The first type of derivative is futures, which is basically a contract between buyers and sellers. Their agreements are usually made to buy or sell cryptocurrency at a set price for a certain future period. After the contract expires, the buyer must purchase and receive the cryptocurrency, while the seller must sell and transfer it. Futures can be used as a form of strategy for:
- Entering a long position or buying. This is usually done when the price of an asset at the moment is higher than the future price set by one of the involved parties;
- Entering a short position or selling. This happens when the crypto price is lower than the price set but only at the expiry date;
The second type of derivatives is called options, and it works by allowing the crypto holder the rights, but not the obligations, to buy or sell an asset, with the same rules as previously discussed. Depending on the trader’s goal, options can be:
- Long call, when the holder has the right to buy the asset at any time until the expiry date;
- Long put, when the holder has the right to sell until the expiry date;
- Short call, when a call option is sold obligately;
- Short put, when a call option is bought obligately;
Depending on where the current crypto price is compared to the strike price, options can be in-the-money (ITM) or at-the-money (ATM). However, if you want to get even more in-depth in derivatives trading, there are also perpetual contracts, which are the equivalent of CFD (contracted for difference). The difference between perpetual contracts and other types of derivatives is that here we don’t have the concept of an expiry date. As a trader, you can keep your position for as long as you want, but your account must hold a minimum amount of crypto.
What can you use derivatives for?
Usually, derivatives are used for hedging and speculating. Hedging is a strategy used to reduce loss risk. For example, when a trader buys crypto with the intent for the price to rise, the trader can minimize the potential losses in case the price drops. On the other hand, speculating is more on the betting side, where traders have to guess if the prices will increase or decrease, so they enter a long or short position to make a profit. In this case, wins or losses can be substantially amplified, so this is a high-risk strategy.
Why are derivatives important?
Crypto derivatives are essential for the market because they offer a much broader opportunity for a trader to diversify their investment portfolios. They’re recognized as an asset class, which makes them essential for the community. However, what makes them special includes the following:
- They increase liquidity by making it easier for traders to open or close positions.
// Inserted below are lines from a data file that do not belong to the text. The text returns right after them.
[config.mk]
export PLATFORM = sky130hd
export DESIGN_NAME = spec_load_table
export DESIGN_NICKNAME = d
export VERILOG_FILES = /design/src/rtl/slt_pkg.sv /design/src/rtl/slt_overlap.sv /design/src/rtl/slt_entry.sv /design/src/rtl/slt_slot_pick.sv /design/src/rtl/spec_load_table.sv
export SDC_FILE = /design/constraint.sdc
export NUM_CORES = 2
export LEC_CHECK = 0
export BUFFER_PORTS_ARGS = -buffer_cell sky130_fd_sc_hd__buf_2
export CAP_MARGIN = 20
export CORE_MARGIN = 5
export CORE_UTILIZATION = 35
export DETAILED_ROUTE_END_ITERATION = 7
export PLACE_DENSITY = 0.58
export SLEW_MARGIN = 10
export SYNTH_ARGS = -nofsm -noshare
export SYNTH_HDL_FRONTEND = slang
export SYNTH_SLANG_ARGS = --single-unit
[constraint.sdc]
create_clock -name clk -period 11.79 [get_ports clk]
set_clock_uncertainty 0.1 [all_clocks]
set_input_delay 1.179 -clock clk [delete_from_list [all_inputs] [get_ports clk]]
set_output_delay 1.179 -clock clk [all_outputs]
set_load 0.01 [all_outputs]
[src/rtl/slt_pkg.sv]
package slt_pkg;
   typedef enum logic [1:0] {
      SZ_1B = 2'd0,
      SZ_2B = 2'd1,
      SZ_4B = 2'd2,
      SZ_8B = 2'd3
   } acc_size_e;

   localparam int unsigned SIZE_W = 2;
endpackage

[src/rtl/slt_overlap.sv]
module slt_overlap #(
   parameter int unsigned ADDR_W = 32
) (
   input  logic [ADDR_W-1:0] a_addr,
   input  logic [1:0]        a_size,
   input  logic [ADDR_W-1:0] b_addr,
   input  logic [1:0]        b_size,
   output logic              hit
);
   localparam int unsigned XW = ADDR_W + 1;

   logic [XW-1:0] a_lo, a_end, b_lo, b_end;

   always_comb begin
      a_lo  = {1'b0, a_addr};
      b_lo  = {1'b0, b_addr};
      a_end = a_lo + (XW'(1) << a_size);
      b_end = b_lo + (XW'(1) << b_size);
      hit   = (a_lo < b_end) && (b_lo < a_end);
   end
endmodule

[src/rtl/slt_entry.sv]
module slt_entry #(
   parameter int unsigned REG_W  = 7,
   parameter int unsigned ADDR_W = 32
) (
   input  logic              clk,
   input  logic              rst_n,
   input  logic              flush,
   input  logic              wr,
   input  logic [REG_W-1:0]  wr_reg,
   input  logic [ADDR_W-1:0] wr_addr,
   input  logic [1:0]        wr_size,
   input  logic              st_valid,
   input  logic [ADDR_W-1:0] st_addr,
   input  logic [1:0]        st_size,
   input  logic              clr,
   output logic              valid,
   output logic [REG_W-1:0]  tag
);
   logic [ADDR_W-1:0] addr_q;
   logic [1:0]        size_q;
   logic              ovl;
   logic              snoop_kill;

   slt_overlap #(.ADDR_W(ADDR_W)) u_ovl (
      .a_addr (addr_q),
      .a_size (size_q),
      .b_addr (st_addr),
      .b_size (st_size),
      .hit    (ovl)
   );

   assign snoop_kill = st_valid && ovl;

   always_ff @(posedge clk or negedge rst_n) begin
      if (!rst_n) begin
         valid  <= 1'b0;
         tag    <= '0;
         addr_q <= '0;
         size_q <= '0;
      end else if (flush) begin
         valid  <= 1'b0;
      end else if (wr) begin
         valid  <= 1'b1;
         tag    <= wr_reg;
         addr_q <= wr_addr;
         size_q <= wr_size;
      end else if (snoop_kill || clr) begin
         valid  <= 1'b0;
      end
   end

   AST_STORE_KILLS: assert property (@(posedge clk) disable iff (!rst_n)
      (valid && snoop_kill && !wr) |=> !valid);
endmodule

[src/rtl/slt_slot_pick.sv]
module slt_slot_pick #(
   parameter int unsigned ENTRIES = 16
) (
   input  logic               clk,
   input  logic               rst_n,
   input  logic               flush,
   input  logic               ins_valid,
   input  logic [ENTRIES-1:0] valid,
   input  logic [ENTRIES-1:0] reg_hit,
   output logic [ENTRIES-1:0] sel
);
   localparam int unsigned IDX_W = (ENTRIES > 1) ? $clog2(ENTRIES) : 1;
   localparam logic [IDX_W-1:0] LAST = IDX_W'(ENTRIES - 1);

   logic [IDX_W-1:0] rr_q;
   logic [IDX_W-1:0] hit_idx, free_idx, pick;
   logic             any_hit, any_free, evict;

   always_comb begin
      hit_idx  = '0;
      free_idx = '0;
      for (int i = ENTRIES - 1; i >= 0; i--) begin
         if (reg_hit[i]) hit_idx  = IDX_W'(i);
         if (!valid[i])  free_idx = IDX_W'(i);
      end
      any_hit  = |reg_hit;
      any_free = ~&valid;
      evict    = !any_hit && !any_free;
      if (any_hit)       pick = hit_idx;
      else if (any_free) pick = free_idx;
      else               pick = rr_q;
      sel = '0;
      sel[pick] = 1'b1;
   end

   always_ff @(posedge clk or negedge rst_n) begin
      if (!rst_n)
         rr_q <= '0;
      else if (ins_valid && !flush && evict)
         rr_q <= (rr_q == LAST) ? '0 : rr_q + 1'b1;
   end

   AST_RR_ADVANCE: assert property (@(posedge clk) disable iff (!rst_n)
      (ins_valid && !flush && &valid && reg_hit == '0) |=> (rr_q != $past(rr_q)));
endmodule

[src/rtl/spec_load_table.sv]
module spec_load_table #(
   parameter int unsigned ENTRIES = 16,
   parameter int unsigned REG_W   = 7,
   parameter int unsigned ADDR_W  = 32
) (
   input  logic              clk,
   input  logic              rst_n,
   input  logic              flush_i,
   input  logic              ins_valid_i,
   input  logic [REG_W-1:0]  ins_reg_i,
   input  logic [ADDR_W-1:0] ins_addr_i,
   input  logic [1:0]        ins_size_i,
   input  logic              st_valid_i,
   input  logic [ADDR_W-1:0] st_addr_i,
   input  logic [1:0]        st_size_i,
   input  logic              chk_valid_i,
   input  logic [REG_W-1:0]  chk_reg_i,
   input  logic              chk_clear_i,
   output logic              chk_pass_o,
   output logic              chk_fail_o
);
   import slt_pkg::*;

   generate
      if (ENTRIES < 2)       begin : g_bad_depth $error("ENTRIES must be at least 2"); end
      if (REG_W < 1)         begin : g_bad_reg   $error("REG_W must be positive"); end
      if (ADDR_W < 4)        begin : g_bad_addr  $error("ADDR_W must be at least 4"); end
      if (SIZE_W != 2)       begin : g_bad_size  $error("size code must be 2 bits"); end
   endgenerate

   logic [ENTRIES-1:0] vld, ins_hit, chk_hit, wr_sel, clr;
   logic [REG_W-1:0]   tag [ENTRIES];

   slt_slot_pick #(.ENTRIES(ENTRIES)) u_pick (
      .clk       (clk),
      .rst_n     (rst_n),
      .flush     (flush_i),
      .ins_valid (ins_valid_i),
      .valid     (vld),
      .reg_hit   (ins_hit),
      .sel       (wr_sel)
   );

   generate
      for (genvar e = 0; e < ENTRIES; e++) begin : g_ent
         assign ins_hit[e] = vld[e] && (tag[e] == ins_reg_i);
         assign chk_hit[e] = vld[e] && (tag[e] == chk_reg_i);
         assign clr[e]     = chk_valid_i && chk_clear_i && chk_hit[e];

         slt_entry #(.REG_W(REG_W), .ADDR_W(ADDR_W)) u_ent (
            .clk      (clk),
            .rst_n    (rst_n),
            .flush    (flush_i),
            .wr       (ins_valid_i && wr_sel[e]),
            .wr_reg   (ins_reg_i),
            .wr_addr  (ins_addr_i),
            .wr_size  (ins_size_i),
            .st_valid (st_valid_i),
            .st_addr  (st_addr_i),
            .st_size  (st_size_i),
            .clr      (clr[e]),
            .valid    (vld[e]),
            .tag      (tag[e])
         );
      end
   endgenerate

   assign chk_pass_o = chk_valid_i && (|chk_hit);
   assign chk_fail_o = chk_valid_i && !(|chk_hit);

   AST_FLUSH_EMPTY: assert property (@(posedge clk) disable iff (!rst_n)
      flush_i |=> (vld == '0));

   AST_ONE_PER_REG: assert property (@(posedge clk) disable iff (!rst_n)
      chk_valid_i |-> $onehot0(chk_hit));

   AST_INSERT_SEEN: assert property (@(posedge clk) disable iff (!rst_n)
      ($past(ins_valid_i && !flush_i) && chk_valid_i && chk_reg_i == $past(ins_reg_i))
      |-> chk_pass_o);

   AST_CLEAR_DROPS: assert property (@(posedge clk) disable iff (!rst_n)
      ($past(chk_pass_o && chk_clear_i && !(ins_valid_i && ins_reg_i == chk_reg_i))
       && chk_valid_i && chk_reg_i == $past(chk_reg_i)) |-> !chk_pass_o);
endmodule

==> impl_metrics.sql <==
INSERT INTO impl_metrics (metric_group, metric, value, unit) VALUES
('finish', 'instances_no_fill', '8530', ''),
('global_route', 'number_of_antenna_violations_at_the_first_check_in_global_routing', '18', ''),
('synth', 'post_synthesis_xor_xnor_area_fraction', '10.58', '%'),
('sta', 'finalCriticalPeriod', '6.240', 'ns'),
('job', 'drv.max_cap_violation_count', '0', ''),
('synth', 'dominantRegCellSynth', 'sky130_fd_sc_hd__dfrtp_1', ''),
('synth', 'yosysSeqAreaShare', '27.79', '%'),
('synth', 'postSynthRegisterBits', '676', ''),
('cts', 'numCtsBuffers', '86', ''),
('global_route', 'via_count_of_the_first_global_routing_pass', '48670', ''),
('sta', 'timing.final.max_slew_violations', '0', ''),
('critical_path', 'crit_path_end_kind', 'register', ''),
('cts', 'clkTransAtPathRegs', '0.06', 'ns'),
('floorplan', 'io-pin-count', '91', ''),
('routing', 'drc', '0', ''),
('sta', 'grt_setup_unrepaired', 'false', ''),
('synth', 'synth-simple-area-share', '13.66', '%'),
('power', 'pwr-share-clk', '38.7', '%'),
('cts', 'clkLatencyLatePin', '0.71', 'ns'),
('critical_path', 'timing.reg2reg.worst_path_depth', '20', ''),
('routing', 'vias_per_cell', '5.622', ''),
('finish', 'num-fill-cells', '17080', ''),
('cts', 'cts_max_level', '3', ''),
('power', 'p_int', '0.004982', 'W'),
('power', 'p_leak', '31.04', 'nW'),
('synth', 'yosysWarningCount', '0', ''),
('finish', 'design.final.nets', '7294', ''),
('synth', 'yosys.area.top_type_share', '27.79', '%'),
('critical_path', 'ff_to_ff_setup_slack', '5.94', 'ns'),
('power', 'p_seq_share', '37.2', '%'),
('routing', 'num_vias', '47950', ''),
('sta', 'totalNegativeSetupSlack', '0', 'ns'),
('floorplan', 'rows', '153', ''),
('power', 'total_switching_power', '0.002399', 'W'),
('floorplan', 'height_of_the_die', '427.0', 'µm'),
('outcome', 'run_status', 'finished clean', ''),
('finish', 'drive_gt1_share', '16.73', '%'),
('critical_path', 'worstReg2RegEnd', 'g_ent[10].u_ent.valid', ''),
('cts', 'cts_hold_repair.buffers', '0', ''),
('placement', 'placed_cells_incl_taps', '8364', ''),
('synth', 'synth_top_area_cell', 'sky130_fd_sc_hd__dfrtp_1', ''),
('cts', 'clock-sinks', '676', ''),
('routing', 'dr_iter_0_viols', '2826', ''),
('placement', 'gp_congestion', '0.9064', ''),
('finish', 'syn2layout_area_growth', '10.46', '%'),
('routing', 'drt_pass_1_iters', '5', ''),
('floorplan', 'die-area', '0.1823', 'mm²'),
('sta', 'maxClockFrequency', '160.3', 'MHz'),
('synth', 'synthDistinctLibCells', '80', ''),
('synth', 'synth_compound_gate_area_share', '10.91', '%'),
('sta', 'tightest_slew', '1.282', 'ns'),
('cts', 'cts_root_buffer', 'sky130_fd_sc_hd__clkbuf_16', ''),
('synth', 'postSynthAreaPerCell', '10.10', 'µm²'),
('power', 'sw_frac_of_total', '32.50', '%'),
('critical_path', 'critical_path_required', '12.23', 'ns'),
('routing', 'route.detailed.wl_per_inst', '23.04', 'µm'),
('sta', 'slew-limit-headroom', '12.34', '%'),
('global_route', 'maximum_number_of_pins_on_one_net_before_global_route_repair', '145', ''),
('power', 'p_total', '0.007381', 'W'),
('cts', 'post_cts_buffers', '0', ''),
('routing', 'ant_nets', '0', ''),
('floorplan', 'start_util', '35.09', '%'),
('power', 'power.density', '109.8', 'mW/mm²'),
('sta', 'hold_viol_final', '0', ''),
('synth', 'synth-edff-count', '0', ''),
('synth', 'main_combinational_cell_family_by_area_after_synthesis', 'adder cells', ''),
('global_route', 'grt_remaining_overflow', '0', ''),
('floorplan', 'floorplan.die.width', '427.0', 'µm'),
('synth', 'async_reset_ff_share', '100.0', '%'),
('critical_path', 'worstPathCellList', 'buf_2 -> ha_1 -> a21o_1 -> a21oi_1 -> nor2b_1 -> o21a_1 -> nand2_1 -> nor3_1 -> nand3_1 -> nor2_1 -> xnor2_2 -> buf_4 -> ha_1 -> a2111o_1 -> a2111oi_0 -> o221a_2 -> o31ai_1 -> a21o_1 -> a211o_1', ''),
('power', 'pwr-share-comb', '24.1', '%');
-- cells by family (layout without fill, tap and decap cells) --
logic type | Yosys count | after routing
XOR/XNOR | 735 | 735
flip-flops | 676 | 676
AO/OA/AOI/OAI | 1022 | 1022
AND/OR/NAND/NOR | 1614 | 1614
buffers and inverters | 241 | 416
multiplexers | 657 | 657
adder cells (fa/ha/maj) | 1078 | 1078
other | 0 | 7
-- area by class of cell --
cell class                      instances  area, µm²  area share (%)
Inverter                               79      296.5          0.4411
Tap cell                             2325       2909           4.327
Clock buffer                          107       2321           3.452
Sequential cell                       676      16920           25.16
Multi-Input combinational cell       5106      42930           63.86
Timing Repair Buffer                  178       1146           1.705
Antenna cell                            7      17.52         0.02606
Clock inverter                         52      691.9           1.029
-- worst max-delay path by stage --
stage / start / endpoint / slack, ns / depth (start not counted)
floorplan: st_size_i[1] / g_ent[4].u_ent.valid / 5.80 / 18
global placement: st_addr_i[1] / g_ent[13].u_ent.valid / 4.86 / 19
detailed placement: st_addr_i[1] / g_ent[13].u_ent.valid / 4.91 / 19
CTS: st_addr_i[1] / g_ent[13].u_ent.valid / 5.58 / 19
global route: st_addr_i[1] / g_ent[13].u_ent.valid / 5.33 / 19
finish: st_addr_i[1] / g_ent[13].u_ent.valid / 5.55 / 19
-- per-layer routing --
| layer | share of wire, % | global-route usage [%] |
|---|---|---|
| met4 | 3.5 | 7.221 |
| met2 | 47 | 35.71 |
| met1 | 45 | 28.10 |
| met5 | 0.014 | 0 |
| met3 | 4.2 | 2.685 |
-- power groups by stage --
stage	Sequential, W	Clock, W	Combinational [W]
finish	0.00275	0.00286	0.00178
detailed placement	0.00278	0	0.00178
floorplan	0.00271	0	0.00122
CTS	0.00274	0.00292	0.00179
global route	0.00278	0.00300	0.00201
global placement	0.00278	0	0.00171
-- placed cells by master (no fill, tap or decap), types with 19 or more instances in the layout --
cell type                   Yosys  layout
sky130_fd_sc_hd__a2111oi_0     34      34
sky130_fd_sc_hd__a211oi_1      59      59
sky130_fd_sc_hd__a21o_1       189     189
sky130_fd_sc_hd__a21oi_1      277     277
sky130_fd_sc_hd__a31oi_1       32      32
sky130_fd_sc_hd__and2_1        38      36
sky130_fd_sc_hd__and3_1       106     106
sky130_fd_sc_hd__and4_1        42      42
sky130_fd_sc_hd__buf_2         51      89
sky130_fd_sc_hd__buf_4         11      86
sky130_fd_sc_hd__clkbuf_16      0      86
sky130_fd_sc_hd__clkinv_2       0      19
sky130_fd_sc_hd__dfrtp_1      676     676
sky130_fd_sc_hd__ha_1        1061    1061
sky130_fd_sc_hd__inv_1         78      78
sky130_fd_sc_hd__mux2_2       577     577
sky130_fd_sc_hd__mux2_4        78      78
sky130_fd_sc_hd__nand2_1      341     340
sky130_fd_sc_hd__nand2b_1      62      59
sky130_fd_sc_hd__nand3_1      211     209
sky130_fd_sc_hd__nand4_1      202     202
sky130_fd_sc_hd__nor2_1       313     313
sky130_fd_sc_hd__nor2b_1      122     122
sky130_fd_sc_hd__nor3_1        73      73
sky130_fd_sc_hd__nor4_1        41      41
sky130_fd_sc_hd__o2111ai_1     26      26
sky130_fd_sc_hd__o211ai_1      32      32
sky130_fd_sc_hd__o21a_1        42      42
sky130_fd_sc_hd__o21ai_0      207     207
sky130_fd_sc_hd__xnor2_1      404     390
sky130_fd_sc_hd__xor2_1       331     320
-- metrics by stage --
stage          worst slack (ns)  util [%]  instance area (µm²)
6_report                  5.550     38.76                67230
5_1_grt                   5.327     38.76                67220
4_1_cts                   5.583     38.75                67210
3_5_place_dp              4.907     37.02                64200
3_3_place_gp              4.862     37.02                64200
2_1_floorplan             5.797         -                60860
-- state kept, by name (all words and copies together), names as in the netlist --
signal,cells
u_pick.rr_q,4
g_ent.u_ent.size_q,32
g_ent.u_ent.valid,16
g_ent.u_ent.tag,112
g_ent.u_ent.addr_q,512
-- critical path, delay by kind of cell --
family | cells | cell delay, ns
fa+ha+maj | 2 | 0.61
xor+xnor | 1 | 0.47
compound gates | 9 | 2.68
simple gates | 5 | 0.94
buf+inv | 2 | 0.78
No activity file was read; power rests on OpenSTA's default activity.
For example, when the market is liquid, there’s less risk since anyone can take the other side of a position, which can be beneficial for perpetual contracts, for example;
- They help mitigate risks because they attract professional traders and institutional investors within the market. At the same time, derivatives can predict risky investments, for example, when asset prices are overbought;
- They help diversify your portfolio since they can expand across multiple industries, such as arbitrage, pairs trading and short-selling. Moreover, the market can become more liquid if traders approach more advanced strategies;
- They optimize price discovery by allowing investors to go long or short, which leads to smoother market adjustments, and price shocks can be avoided. Therefore, price reliability is improved, and the market becomes more efficient;
Are there disadvantages to using derivatives?
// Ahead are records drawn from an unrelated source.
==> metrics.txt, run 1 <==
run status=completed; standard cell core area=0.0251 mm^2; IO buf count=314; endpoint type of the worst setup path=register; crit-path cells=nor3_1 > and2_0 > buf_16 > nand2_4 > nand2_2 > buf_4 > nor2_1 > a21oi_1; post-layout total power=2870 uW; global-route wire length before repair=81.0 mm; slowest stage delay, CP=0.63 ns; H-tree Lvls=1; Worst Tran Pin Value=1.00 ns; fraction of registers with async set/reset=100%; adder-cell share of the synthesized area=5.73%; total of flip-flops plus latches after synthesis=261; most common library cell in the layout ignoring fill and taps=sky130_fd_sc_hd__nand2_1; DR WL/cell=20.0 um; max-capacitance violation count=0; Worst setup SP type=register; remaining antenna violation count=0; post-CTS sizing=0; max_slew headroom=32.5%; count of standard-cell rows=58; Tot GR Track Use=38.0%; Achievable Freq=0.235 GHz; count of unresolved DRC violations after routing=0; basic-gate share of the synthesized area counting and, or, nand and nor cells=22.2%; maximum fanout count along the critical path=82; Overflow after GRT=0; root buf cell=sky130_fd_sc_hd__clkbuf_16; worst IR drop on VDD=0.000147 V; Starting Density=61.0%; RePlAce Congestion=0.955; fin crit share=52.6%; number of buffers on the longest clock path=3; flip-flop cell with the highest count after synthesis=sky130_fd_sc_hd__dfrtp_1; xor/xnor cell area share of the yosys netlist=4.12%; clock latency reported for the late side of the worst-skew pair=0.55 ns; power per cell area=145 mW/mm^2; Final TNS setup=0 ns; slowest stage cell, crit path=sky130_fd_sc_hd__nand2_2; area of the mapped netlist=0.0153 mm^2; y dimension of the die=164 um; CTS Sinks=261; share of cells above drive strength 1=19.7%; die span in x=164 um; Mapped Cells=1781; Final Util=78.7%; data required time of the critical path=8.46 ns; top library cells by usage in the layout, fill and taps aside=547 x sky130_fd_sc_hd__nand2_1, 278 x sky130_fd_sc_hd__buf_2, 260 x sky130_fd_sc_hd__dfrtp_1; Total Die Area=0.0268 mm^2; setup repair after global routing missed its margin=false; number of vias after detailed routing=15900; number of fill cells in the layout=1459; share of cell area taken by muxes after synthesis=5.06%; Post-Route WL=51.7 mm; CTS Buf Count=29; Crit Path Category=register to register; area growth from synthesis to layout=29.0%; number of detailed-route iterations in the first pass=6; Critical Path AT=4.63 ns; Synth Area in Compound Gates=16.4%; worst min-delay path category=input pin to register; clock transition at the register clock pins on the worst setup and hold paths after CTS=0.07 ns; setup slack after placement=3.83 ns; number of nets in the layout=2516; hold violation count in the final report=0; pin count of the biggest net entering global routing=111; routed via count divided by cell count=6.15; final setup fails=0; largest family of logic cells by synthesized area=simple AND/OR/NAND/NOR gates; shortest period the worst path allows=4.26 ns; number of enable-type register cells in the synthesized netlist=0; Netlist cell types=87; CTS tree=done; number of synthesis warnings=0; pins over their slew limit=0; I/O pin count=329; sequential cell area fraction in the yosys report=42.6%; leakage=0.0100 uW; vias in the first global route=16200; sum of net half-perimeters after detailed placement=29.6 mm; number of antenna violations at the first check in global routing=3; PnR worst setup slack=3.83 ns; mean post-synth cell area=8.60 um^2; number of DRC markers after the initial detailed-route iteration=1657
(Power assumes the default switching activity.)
File: config.mk
export PLATFORM = sky130hd
export DESIGN_NAME = i2c_ptr_slave
export DESIGN_NICKNAME = d
export VERILOG_FILES = /design/src/rtl/i2cs_pkg.sv /design/src/rtl/i2cs_glitch_filter.sv /design/src/rtl/i2cs_bus_events.sv /design/src/rtl/i2cs_engine.sv /design/src/rtl/i2c_ptr_slave.sv
export SDC_FILE = /design/constraint.sdc
export NUM_CORES = 1
export LEC_CHECK = 0
export ABC_AREA = 0
export BUFFER_PORTS_ARGS = -buffer_cell sky130_fd_sc_hd__buf_2
export CORE_MARGIN = 2
export CORE_UTILIZATION = 56
export CTS_CLUSTER_DIAMETER = 100
export DETAILED_ROUTE_END_ITERATION = 10
export PLACE_DENSITY_LB_ADDON = 0.3
export SYNTH_ARGS = -nofsm -noshare
export SYNTH_HDL_FRONTEND = slang
export SYNTH_SLANG_ARGS = --single-unit
File: constraint.sdc
create_clock -name clk -period 2.3 [get_ports clk]
set_input_delay 0.575 -clock clk [delete_from_list [all_inputs] [get_ports clk]]
set_output_delay 0.575 -clock clk [all_outputs]
set_load 0.03 [all_outputs]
The crypto market is known for presenting certain disadvantages. So, derivatives have the following downsides:
- They hold a high risk because the value of underlying assets often fluctuates, which makes these contracts highly volatile, leading to a risk of losses;
- They raise regulatory concerns since derivatives are still not fully legal worldwide, so when trading, the two parties involved must live in an area where derivatives are allowed;
- They present a lack of due diligence because traders can’t correctly check the other side of the transaction since these contracts don’t always stick to compliance procedures;
However, derivatives also present the following advantages:
- They’re efficient on the market because derivatives ensure the crypto market prices are accurate;
- They have low transaction costs due to being effective risk management tools;
- They help mitigate risks since they’re tied to underlying assets;
- They have higher leverage which allows traders to increase profit margins;
- They have high liquidity due to the high demand;
- They minimize portfolio risks and increase diversification opportunities;
Crypto derivatives are unique assets on the market, and their importance is increased due to the rise of professional traders and investors. They can be highly beneficial for the market but lack regulatory concerns at the moment, so approaching derivatives must be done only by advanced traders.